Aunque estos datos no se verbalicen en conferencias de prensa, son parte del conocimiento común en los círculos de inteligencia y seguridad. Pretender que un plan de pacificación funcione con un gobernador señalado por colusión es, lisa y llanamente, poner la iglesia en manos de Lutero.
Si la federación realmente desea que la estrategia tenga impacto, la primera condición debería ser garantizar que quien encabeza el Ejecutivo estatal esté libre de toda sospecha. De lo contrario, cualquier despliegue de fuerzas, cualquier inversión social o cualquier programa educativo estará sostenido sobre bases frágiles. Este es el punto donde la estrategia podría derrumbarse antes de comenzar: no se puede construir paz cuando la estructura política local está contaminada.
Y tampoco es posible avanzar si las policías municipales y estatales continúan siendo vulnerables a la intimidación, la corrupción o la infiltración criminal. La depuración policial no puede ser un trámite administrativo; debe ser un proceso profundo, severo y transparente, acompañado de profesionalización, capacitación y un verdadero compromiso con el respeto a los derechos humanos. combatir al crimen no puede seguir siendo sinónimo de excesos, abusos o violaciones constitucionales. La seguridad no se decreta: se construye.
El gobierno federal también apuesta fuerte con dos pilares: la llegada de más de 10 mil elementos de seguridad y la inversión anunciada de 57 mil millones de pesos en infraestructura, programas sociales, carreteras, escuelas y hospitales. El enfoque no es menor. Una mejor conectividad, más empleos temporales, obras públicas y apoyos sociales pueden ayudar a recomponer el tejido social y ofrecer alternativas económicas a una población que ha sufrido durante años la erosión institucional y la presión constante del crimen organizado.

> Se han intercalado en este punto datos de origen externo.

==> flow/run.sh <==
#!/bin/bash
# the make line also repeats each setting of config.mk as NAME=value (left out here)
make -C /OpenROAD-flow-scripts/flow DESIGN_CONFIG=/design/flow/config.mk WORK_HOME=/design/flow/orfs CLKGATE_MAP_FILE= finish
==> flow/config.mk <==
export PLATFORM = sky130hd
export DESIGN_NAME = cordic
export DESIGN_NICKNAME = cordic
export VERILOG_FILES = /design/flow/design.v
export SDC_FILE = /design/flow/constraint.sdc
export NUM_CORES = 4
export LEC_CHECK = 0
export ABC_AREA = 1
export CAP_MARGIN = 15
export CORE_ASPECT_RATIO = 1.81
export CORE_MARGIN = 2
export CORE_UTILIZATION = 16
export CTS_CLUSTER_DIAMETER = 196
export GPL_ROUTABILITY_DRIVEN = 1
export MIN_ROUTING_LAYER = met1
export PLACE_DENSITY_LB_ADDON = 0.07
export SETUP_SLACK_MARGIN = 2.08
export SLEW_MARGIN = 10
==> flow/constraint.sdc <==
create_clock -name core_clock -period 15.9 [get_ports {clock}]
set_input_delay 3.1800 -clock core_clock [delete_from_list [all_inputs] [get_ports {clock}]]
set_output_delay 3.1800 -clock core_clock [all_outputs]
set_load 0.01 [all_outputs]
Design armreduced, start of the top module:
module armreduced(
	input clk,
	input reset,
	output[31:0] pc,
	input[31:0] inst,
	input nIRQ,
	output[3:0] be,
	output[31:0] memaddr,
	output memwrite,
	output memread,
	output[31:0] writedata,
	input[31:0] readdata
	);
	wire PCSrcD, PCSrcE, PCSrcM, PCSrcW;
	wire RegWriteD, RegWriteE, RegWriteM, RegWriteW;
	wire MemtoRegD, MemtoRegE, MemtoRegM, MemtoRegW;
	wire MemWriteD, MemWriteE, MemWriteM;
	wire [3:0] ALUControlD, ALUControlE;
	wire BranchD, BranchE, BranchTakenE;
	wire ALUSrcD, ALUSrcE;
	wire FlagWriteD, FlagWriteE;
	wire [1:0] ImmSrcD;
	wire [1:0] RegSrcD;
	wire [3:0] condE;
	wire condEx;
	wire [3:0] NZCV, FlagsE;
	wire newPCSrcE, newRegWriteE, newMemWriteE;
	wire [3:0] ALUFlags;
	wire InvalidRegD, InvalidRegE;
	wire StallF, StallD;
	wire FlushD, FlushE;
	wire FlushCtrlD;
	wire [1:0] ForwardAE, ForwardBE;
	wire[31:0] PCPlus4F, PCBranch;
	wire[31:0] NextPC;
	wire [31:0] PCF;
	wire [31:0] ResultW;
	assign be = 4'b1111;
	assign PCBranch = ALUResultE;
	assign NextPC = (BranchTakenE == 1'b1) ? PCBranch : (PCSrcW == 1'b1) ? ResultW : PCPlus4F;
	RegisterWBIF _RegisterWBIF(.clk(clk), .en(~StallF), .PC(NextPC), .PCF(PCF), .reset(reset));
	wire [31:0] instF;
	wire [31:0] instD;
  ...
Size in the first run: ~5500 cells after synthesis, roughly 1000 flip-flops, about 170 I/O pins.
clock: 20.0 ns
lec_check: 0
abc_area: 0
cap_margin: 20
cell_pad_in_sites_detail_placement: 1
cell_pad_in_sites_global_placement: 3
core_aspect_ratio: 0.52
core_margin: 4
core_utilization: 40
gpl_routability_driven: 1
gpl_timing_driven: 0
min_routing_layer: met2
place_density: 0.54
setup_slack_margin: -1.15
slew_margin: 5
tns_end_percent: 95
run.sh (not shown) runs the stock make flow with config.mk's settings and CLKGATE_MAP_FILE=.
The starting point died in 5_1_grt with GRT-0116.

Pero la experiencia demuestra que el dinero, por sí solo, no desactiva la violencia si las autoridades locales están comprometidas, capturadas o aterrorizadas por los grupos criminales. La inversión es positiva, pero no sustituye lo indispensable: romper los pactos oscuros que han permitido que los criminales gobiernen de facto diversas regiones del estado. Por eso, la disyuntiva es clara y profunda. Michoacán se encuentra frente a un punto crítico de su historia reciente: o se rompen las inercias de colusión y connivencia entre autoridades y crimen organizado, o la barbarie seguirá avanzando.
La sociedad michoacana, como la mexicana en su conjunto, merece un país donde caminar no sea un acto de valentía. Si este plan fracasa como los anteriores, Michoacán no solo perderá otra batalla: perderá la esperanza. Y un país que pierde la esperanza está a un paso del abismo.